Basic Block Placement

Compiler can transform the basic block placement so that it maintains fallthrough hot code path and move away the cold path. It’s beneficial because not-taken branches are cheaper and it achieves better instruction cache utilization.

Basic Block Alignment

Compiler will insert/shift hot code using NOPs instructions to pad them within one cacheline if possible. This is particular useful for hot loops to achieve better instruction cache utilization.

Function Splitting

Compiler can split cold blocks of code and place them into separate functions. This makes the original code path “smaller”: the cold function body is replaced by a jump instruction that’s rarely executed. This is helpful for functions with complex CFG when there are big blocks of cold code between hot parts.

Function Reorder

Linker could group hot functions together to achieve better cache utilization. This is helpful when there are many small hot functions.

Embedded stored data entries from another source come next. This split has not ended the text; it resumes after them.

===== src/hw/rtl/pitt_pkg.sv =====
// Shared types and constants of the polled interrupt timer table.
`timescale 1ns / 1ps

package pitt_pkg;

  localparam int TABLE_ENTRIES_DEF = 16;

  localparam int OP_W       = 2;
  localparam int LINE_W     = 16;
  localparam int IVL_W      = 16;
  localparam int PERIOD_W   = 16;
  localparam int STATUS_W   = 3;
  localparam int CNT_OUT_W  = 5;
  localparam int CFG_IDX_W  = 1;
  localparam int CFG_DATA_W = 16;

  localparam logic [PERIOD_W-1:0] RESET_PERIOD = 16'd50;

  typedef enum logic [OP_W-1:0] {
    OP_ADD,
    OP_DELETE,
    OP_TICK,
    OP_NOP
  } op_t;

  typedef enum logic [STATUS_W-1:0] {
    ST_DONE,
    ST_FULL,
    ST_NOT_FOUND,
    ST_FIRED,
    ST_NONE
  } status_t;

  typedef enum logic [CFG_IDX_W-1:0] {
    REG_POLL_PERIOD,
    REG_RELOAD_MODE
  } reg_idx_t;

  typedef enum logic [2:0] {
    S_IDLE,
    S_DECODE,
    S_ADD,
    S_DEL_SCAN,
    S_DEL_MOVE,
    S_TICK_SCAN,
    S_TICK_END,
    S_FINISH
  } state_t;

  typedef enum logic [1:0] {
    RD_ZERO,
    RD_IDX,
    RD_NEXT,
    RD_TAIL
  } rd_sel_t;

  typedef enum logic [1:0] {
    WR_NONE,
    WR_ADD,
    WR_MOVE,
    WR_TICK
  } wr_sel_t;

  typedef enum logic [1:0] {
    EM_NONE,
    EM_PEND,
    EM_CODE
  } emit_t;

  // controller -> datapath
  typedef struct packed {
    logic    accept;
    logic    start;
    rd_sel_t rd_sel;
    wr_sel_t wr_sel;
    logic    idx_inc;
    logic    cnt_inc;
    logic    cnt_dec;
    logic    pend_load;
    emit_t   emit;
    logic    emit_last;
    status_t code;
  } cmd_t;

  // datapath -> controller
  typedef struct packed {
    op_t  op;
    logic empty;
    logic full;
    logic scan_last;
    logic match;
    logic fire;
    logic pend_valid;
    logic out_free;
    logic disabled;
  } stat_t;

endpackage
### src/cae_pkg.sv
`default_nettype none
// ----------------------------------------------------------------------------
// cae_pkg
// Shared types, widths and character codes of the cursor address expander.
// ----------------------------------------------------------------------------
package cae_pkg;

    // width of the line and column values, two's complement, wrapping
    localparam int VALUE_W = 16;
    // the subtract unit must hold 99999 and any value magnitude
    localparam int ACC_W = (VALUE_W > 17) ? VALUE_W : 17;
    localparam int THR_W = 9;

    localparam logic [ACC_W-1:0] DEC_MAX = ACC_W'(99999);

    // ceil(2^(VALUE_W+3) / 10): exact quotient by ten of any VALUE_W-bit magnitude
    localparam logic [VALUE_W:0] DIV10_MUL =
        (VALUE_W+1)'(((64'd1 << (VALUE_W + 3)) / 64'd10) + 64'd1);

    localparam logic [7:0] CH_PCT  = 8'h25;
    localparam logic [7:0] CH_ZERO = 8'h30;
    localparam logic [7:0] CH_TWO  = 8'h32;
    localparam logic [7:0] CH_THR  = 8'h33;
    localparam logic [7:0] CH_GT   = 8'h3e;
    localparam logic [7:0] CH_BB   = 8'h42;
    localparam logic [7:0] CH_DD   = 8'h44;
    localparam logic [7:0] CH_C    = 8'h63;
    localparam logic [7:0] CH_D    = 8'h64;
    localparam logic [7:0] CH_I    = 8'h69;
    localparam logic [7:0] CH_N    = 8'h6e;
    localparam logic [7:0] CH_R    = 8'h72;

    localparam logic [VALUE_W-1:0] XOR_MASK = VALUE_W'(8'o140);

    typedef enum logic [1:0] {
        PH_TEXT = 2'd0,
        PH_PCT  = 2'd1,
        PH_X    = 2'd2,
        PH_Y    = 2'd3
    } t_phase;

    typedef enum logic [5:0] {
        S_IDLE = 6'b000001,
        S_EXEC = 6'b000010,
        S_EMIT = 6'b000100,
        S_DEC  = 6'b001000,
        S_DIV  = 6'b010000,
        S_BFIN = 6'b100000
    } t_state;

    typedef struct packed {
        logic [7:0] out_byte;
        logic       byte_valid;
        logic       bad_template;
        logic       end_of_string;
    } t_result;

    // decimal weight of digit position 0 to 4
    function automatic logic [ACC_W-1:0] pow10(input logic [2:0] pos);
        logic [ACC_W-1:0] w;
        unique case (pos)
            3'd0:    w = ACC_W'(1);
            3'd1:    w = ACC_W'(10);
            3'd2:    w = ACC_W'(100);
            3'd3:    w = ACC_W'(1000);
            3'd4:    w = ACC_W'(10000);
            default: w = ACC_W'(1);
        endcase
        return w;
    endfunction

endpackage
`default_nettype wire

### src/cae_sub_unit.sv
`default_nettype none
// ----------------------------------------------------------------------------
// cae_sub_unit
// Compare and subtract unit: flags a >= b and gives a - b.
// ----------------------------------------------------------------------------
module cae_sub_unit (
    input  wire logic [cae_pkg::ACC_W-1:0] i_a,
    input  wire logic [cae_pkg::ACC_W-1:0] i_b,
    output logic                           o_ge,
    output logic [cae_pkg::ACC_W-1:0]      o_diff
);

    logic [cae_pkg::ACC_W:0] w_sum;

    assign w_sum  = {1'b0, i_a} - {1'b0, i_b};
    assign o_ge   = ~w_sum[cae_pkg::ACC_W];
    assign o_diff = w_sum[cae_pkg::ACC_W-1:0];

endmodule
`default_nettype wire

### src/cae_out_reg.sv
`default_nettype none
// ----------------------------------------------------------------------------
// cae_out_reg
// Output register of the result channel, loaded while empty or being taken.
// ----------------------------------------------------------------------------
module cae_out_reg (
    input  wire logic             i_clk,
    input  wire logic             i_rst_n,
    input  wire logic             i_push,
    input  wire cae_pkg::t_result i_data,
    output logic                  o_ready,
    output logic                  o_valid,
    output cae_pkg::t_result      o_data,
    input  wire logic             i_stall
);

    logic             r_valid;
    cae_pkg::t_result r_data;

    assign o_ready = ~r_valid | ~i_stall;

    always_ff @(posedge i_clk) begin
        if (!i_rst_n) begin
            r_valid <= 1'b0;
        end else if (o_ready) begin
            r_valid <= i_push;
        end
    end

    always_ff @(posedge i_clk) begin
        if (o_ready && i_push) begin
            r_data <= i_data;
        end
    end

    assign o_valid = r_valid;
    assign o_data  = r_data;

endmodule
`default_nettype wire

### src/cursor_address_string_expander_top.sv
`default_nettype none
// ----------------------------------------------------------------------------
// cursor_address_string_expander_top
// Expands a cursor-motion template into terminal characters, byte by byte.
// ----------------------------------------------------------------------------
// Input channel: one template byte per request, with start and end marks;
// the first byte of a template also carries the line and column values.
// Output channel: zero or more characters (or an empty marker result) per request,
// with the error flag and an end-of-string mark on the last result.
// The block takes one request at a time and holds o_in_stall high until
// all its results are handed to the output register.
// Plain bytes and single-character directives: decode (S_EXEC), then emit (S_EMIT).
// Decimal directives: the subtract unit steps through five digit positions,
// subtracting the power of ten once per unit of the digit (S_DEC).
// %B: the quotient by ten comes from a reciprocal multiply (S_DIV, then S_BFIN).
// Other directives: decode only; a final byte with no character adds an empty result.
// Reset (synchronous, active low) returns to normal text, line first,
// values zero, error clear, output register empty.
// A stall on the output holds the current result and pauses the sequencer.
// ----------------------------------------------------------------------------
module cursor_address_string_expander_top (
    input  wire logic       i_clk,
    input  wire logic       i_rst_n,
    input  wire logic       i_in_valid,
    output logic            o_in_stall,
    input  wire logic [7:0] i_template_byte,
    input  wire logic       i_starts_template,
    input  wire logic [9:0] i_line_in,
    input  wire logic [9:0] i_column_in,
    input  wire logic       i_ends_template,
    output logic            o_out_valid,
    input  wire logic       i_out_stall,
    output logic [7:0]      o_out_byte,
    output logic            o_byte_valid,
    output logic            o_bad_template,
    output logic            o_end_of_string
);

    localparam int W = cae_pkg::VALUE_W;
    localparam int A = cae_pkg::ACC_W;

    cae_pkg::t_state r_state, n_state;
    cae_pkg::t_phase r_phase, n_phase;
    logic [cae_pkg::THR_W-1:0] r_thr, n_thr;
    logic [W-1:0] r_line, n_line;
    logic [W-1:0] r_col, n_col;
    logic r_turn, n_turn;
    logic r_err, n_err;

    logic [7:0] r_byte, n_byte;
    logic r_end, n_end;
    logic [7:0] r_emit_b, n_emit_b;
    logic r_emit_bv, n_emit_bv;
    logic [A-1:0] r_acc, n_acc;
    logic [3:0] r_digit, n_digit;
    logic [2:0] r_pos, n_pos;
    logic [1:0] r_pad, n_pad;
    logic r_started, n_started;
    logic r_neg, n_neg;

    logic [A-1:0] w_sub_a, w_sub_b, w_sub_diff;
    logic w_sub_ge;
    logic w_push, w_out_ready;
    cae_pkg::t_result w_res, w_out;
    logic w_in_acc;

    logic [W-1:0] w_cur, w_mag;
    logic [A-1:0] w_cur_ext, w_sat;
    logic [cae_pkg::THR_W-1:0] w_bdelta;
    logic [W-1:0] w_thr_ext, w_bdelta_ext;
    logic [W-1:0] w_drem, w_dres;
    logic [2*W:0] w_prod;
    logic [W-1:0] w_q, w_q6, w_bres;

    assign w_in_acc  = i_in_valid & ~o_in_stall;
    assign o_in_stall = (r_state != cae_pkg::S_IDLE);

    assign w_cur     = r_turn ? r_line : r_col;
    assign w_mag     = w_cur[W-1] ? (~w_cur + 1'b1) : w_cur;
    assign w_cur_ext = A'(w_cur);
    assign w_sat     = (w_cur_ext > cae_pkg::DEC_MAX) ? cae_pkg::DEC_MAX : w_cur_ext;

    // byte minus '0', nine-bit two's complement
    assign w_bdelta     = cae_pkg::THR_W'(r_byte) - cae_pkg::THR_W'(cae_pkg::CH_ZERO);
    assign w_thr_ext    = {{(W-cae_pkg::THR_W){r_thr[cae_pkg::THR_W-1]}}, r_thr};
    assign w_bdelta_ext = {{(W-cae_pkg::THR_W){w_bdelta[cae_pkg::THR_W-1]}}, w_bdelta};

    // remainder mod 16 takes the sign of the value
    assign w_drem = w_cur[W-1] ? (~W'(w_mag[3:0]) + 1'b1) : W'(w_mag[3:0]);
    assign w_dres = w_cur - {w_drem[W-2:0], 1'b0};

    // 16*(v/10) + v%10 is v + 6*(v/10), quotient truncated toward zero
    assign w_prod = r_acc[W-1:0] * cae_pkg::DIV10_MUL;
    assign w_q    = r_acc[W-1:0];
    assign w_q6   = {w_q[W-3:0], 2'b00} + {w_q[W-2:0], 1'b0};
    assign w_bres = r_neg ? (w_cur - w_q6) : (w_cur + w_q6);

    cae_sub_unit u_sub (
        .i_a    (w_sub_a),
        .i_b    (w_sub_b),
        .o_ge   (w_sub_ge),
        .o_diff (w_sub_diff)
    );

    always_comb begin
        cae_pkg::t_phase ph_v;
        logic err_v;
        logic newerr_v;
        logic emit_v;
        logic dec_v;
        logic div_v;
        logic [7:0] emit_b_v;
        logic show_v;

        n_state   = r_state;
        n_phase   = r_phase;
        n_thr     = r_thr;
        n_line    = r_line;
        n_col     = r_col;
        n_turn    = r_turn;
        n_err     = r_err;
        n_byte    = r_byte;
        n_end     = r_end;
        n_emit_b  = r_emit_b;
        n_emit_bv = r_emit_bv;
        n_acc     = r_acc;
        n_digit   = r_digit;
        n_pos     = r_pos;
        n_pad     = r_pad;
        n_started = r_started;
        n_neg     = r_neg;
        w_sub_a   = '0;
        w_sub_b   = '0;
        w_push    = 1'b0;
        w_res     = '0;
        ph_v      = r_phase;
        err_v     = r_err;
        newerr_v  = 1'b0;
        emit_v    = 1'b0;
        dec_v     = 1'b0;
        div_v     = 1'b0;
        emit_b_v  = 8'h00;
        show_v    = 1'b0;

        unique case (r_state)
            cae_pkg::S_IDLE: begin
                if (w_in_acc) begin
                    n_byte = i_template_byte;
                    n_end  = i_ends_template;
                    if (i_starts_template) begin
                        n_line  = W'(i_line_in);
                        n_col   = W'(i_column_in);
                        n_turn  = 1'b1;
                        n_err   = 1'b0;
                        n_phase = cae_pkg::PH_TEXT;
                    end
                    n_state = cae_pkg::S_EXEC;
                end
            end
            cae_pkg::S_EXEC: begin
                if (!r_err) begin
                    unique case (r_phase)
                        cae_pkg::PH_TEXT: begin
                            if (r_byte == cae_pkg::CH_PCT) begin
                                ph_v = cae_pkg::PH_PCT;
                            end else begin
                                emit_v   = 1'b1;
                                emit_b_v = r_byte;
                            end
                        end
                        cae_pkg::PH_PCT: begin
                            ph_v = cae_pkg::PH_TEXT;
                            unique case (r_byte)
                                cae_pkg::CH_C: begin
                                    emit_v   = 1'b1;
                                    emit_b_v = w_cur[7:0];
                                    n_turn   = ~r_turn;
                                end
                                cae_pkg::CH_D, cae_pkg::CH_TWO, cae_pkg::CH_THR: begin
                                    n_turn = ~r_turn;
                                    if (!w_cur[W-1]) begin
                                        dec_v     = 1'b1;
                                        n_acc     = w_sat;
                                        n_pos     = 3'd4;
                                        n_digit   = 4'd0;
                                        n_started = 1'b0;
                                        n_pad     = (r_byte == cae_pkg::CH_D)   ? 2'd0 :
                                                    (r_byte == cae_pkg::CH_TWO) ? 2'd2 : 2'd3;
                                    end
                                end
                                cae_pkg::CH_PCT: begin
                                    emit_v   = 1'b1;
                                    emit_b_v = cae_pkg::CH_PCT;
                                end
                                cae_pkg::CH_R: begin
                                    n_turn = ~r_turn;
                                end
                                cae_pkg::CH_I: begin
                                    n_line = r_line + 1'b1;
                                    n_col  = r_col + 1'b1;
                                end
                                cae_pkg::CH_GT: begin
                                    ph_v = cae_pkg::PH_X;
                                end
                                cae_pkg::CH_N: begin
                                    n_line = r_line ^ cae_pkg::XOR_MASK;
                                    n_col  = r_col ^ cae_pkg::XOR_MASK;
                                end
                                cae_pkg::CH_BB: begin
                                    div_v = 1'b1;
                                    n_neg = w_cur[W-1];
                                    n_acc = A'(w_mag);
                                end
                                cae_pkg::CH_DD: begin
                                    if (r_turn) begin
                                        n_line = w_dres;
                                    end else begin
                                        n_col = w_dres;
                                    end
                                end
                                default: begin
                                    err_v    = 1'b1;
                                    newerr_v = 1'b1;
                                end
                            endcase
                        end
                        cae_pkg::PH_X: begin
                            n_thr = w_bdelta;
                            ph_v  = cae_pkg::PH_Y;
                        end
                        cae_pkg::PH_Y: begin
                            ph_v = cae_pkg::PH_TEXT;
                            if ($signed(w_cur) > $signed(w_thr_ext)) begin
                                if (r_turn) begin
                                    n_line = w_cur + w_bdelta_ext;
                                end else begin
                                    n_col = w_cur + w_bdelta_ext;
                                end
                            end
                        end
                        default: begin
                            ph_v = cae_pkg::PH_TEXT;
                        end
                    endcase
                    // template ended inside a directive
                    if (r_end && ph_v != cae_pkg::PH_TEXT && !err_v) begin
                        err_v    = 1'b1;
                        newerr_v = 1'b1;
                    end
                    if (err_v) begin
                        ph_v = cae_pkg::PH_TEXT;
                    end
                end
                if (r_end) begin
                    ph_v = cae_pkg::PH_TEXT;
                end
                n_phase = ph_v;
                n_err   = err_v;

                priority if (emit_v) begin
                    n_emit_b  = emit_b_v;
                    n_emit_bv = 1'b1;
                    n_state   = cae_pkg::S_EMIT;
                end else if (dec_v) begin
                    n_state = cae_pkg::S_DEC;
                end else if (div_v) begin
                    n_state = cae_pkg::S_DIV;
                end else if (r_end || newerr_v) begin
                    n_emit_b  = 8'h00;
                    n_emit_bv = 1'b0;
                    n_state   = cae_pkg::S_EMIT;
                end else begin
                    n_state = cae_pkg::S_IDLE;
                end
            end
            cae_pkg::S_EMIT: begin
                w_push = 1'b1;
                w_res  = '{out_byte: r_emit_b, byte_valid: r_emit_bv,
                           bad_template: r_err, end_of_string: r_end};
                if (w_out_ready) begin
                    n_state = cae_pkg::S_IDLE;
                end
            end
            cae_pkg::S_DEC: begin
                w_sub_a = r_acc;
                w_sub_b = cae_pkg::pow10(r_pos);
                if (w_sub_ge) begin
                    n_acc   = w_sub_diff;
                    n_digit = r_digit + 4'd1;
                end else begin
                    // leading zeros drop unless padding asks for them
                    show_v = r_started || (r_digit != 4'd0) ||
                             (r_pos < {1'b0, r_pad}) || (r_pos == 3'd0);
                    if (show_v) begin
                        w_push = 1'b1;
                        w_res  = '{out_byte: cae_pkg::CH_ZERO + {4'b0000, r_digit},
                                   byte_valid: 1'b1, bad_template: r_err,
                                   end_of_string: r_end && (r_pos == 3'd0)};
                    end
                    if (!show_v || w_out_ready) begin
                        n_started = r_started | show_v;
                        n_digit   = 4'd0;
                        if (r_pos == 3'd0) begin
                            n_state = cae_pkg::S_IDLE;
                        end else begin
                            n_pos = r_pos - 3'd1;
                        end
                    end
                end
            end
            cae_pkg::S_DIV: begin
                // magnitude over ten through the reciprocal
                n_acc   = A'(w_prod[2*W:W+3]);
                n_state = cae_pkg::S_BFIN;
            end
            cae_pkg::S_BFIN: begin
                if (r_turn) begin
                    n_line = w_bres;
                end else begin
                    n_col = w_bres;
                end
                if (r_end) begin
                    n_emit_b  = 8'h00;
                    n_emit_bv = 1'b0;
                    n_state   = cae_pkg::S_EMIT;
                end else begin
                    n_state = cae_pkg::S_IDLE;
                end
            end
            default: begin
                n_state = cae_pkg::S_IDLE;
            end
        endcase
    end

    always_ff @(posedge i_clk) begin
        if (!i_rst_n) begin
            r_state <= cae_pkg::S_IDLE;
            r_phase <= cae_pkg::PH_TEXT;
            r_thr   <= '0;
            r_line  <= '0;
            r_col   <= '0;
            r_turn  <= 1'b1;
            r_err   <= 1'b0;
        end else begin
            r_state <= n_state;
            r_phase <= n_phase;
            r_thr   <= n_thr;
            r_line  <= n_line;
            r_col   <= n_col;
            r_turn  <= n_turn;
            r_err   <= n_err;
        end
    end

    always_ff @(posedge i_clk) begin
        r_byte    <= n_byte;
        r_end     <= n_end;
        r_emit_b  <= n_emit_b;
        r_emit_bv <= n_emit_bv;
        r_acc     <= n_acc;
        r_digit   <= n_digit;
        r_pos     <= n_pos;
        r_pad     <= n_pad;
        r_started <= n_started;
        r_neg     <= n_neg;
    end

    cae_out_reg u_out (
        .i_clk   (i_clk),
        .i_rst_n (i_rst_n),
        .i_push  (w_push),
        .i_data  (w_res),
        .o_ready (w_out_ready),
        .o_valid (o_out_valid),
        .o_data  (w_out),
        .i_stall (i_out_stall)
    );

    assign o_out_byte      = w_out.out_byte;
    assign o_byte_valid    = w_out.byte_valid;
    assign o_bad_template  = w_out.bad_template;
    assign o_end_of_string = w_out.end_of_string;

`ifndef ASSERT_OFF
    a_accept_exec: assert property (@(posedge i_clk) disable iff (!i_rst_n)
        w_in_acc |=> (r_state == cae_pkg::S_EXEC))
        else $error("accepted request not decoded next cycle");

    a_digit_range: assert property (@(posedge i_clk) disable iff (!i_rst_n)
        (r_state == cae_pkg::S_DEC) |-> (r_digit <= 4'd9))
        else $error("decimal digit above nine");

    a_error_empty: assert property (@(posedge i_clk) disable iff (!i_rst_n)
        (o_out_valid && o_bad_template) |-> (!o_byte_valid && o_out_byte == 8'h00))
        else $error("character sent with error flag set");
`endif

endmodule
`default_nettype wire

Profile Guided Optimization

Compiler could have generated more efficient/tailored code if it knows more about the typical use cases of the application. This is when profiling information comes handy. By providing particular flags (for example -fprofile-instr-generate) to compiler, it can first generate instrumented binary and run to produce profile data. Then the compiler could recompile the binary using the profile data as a prior guide.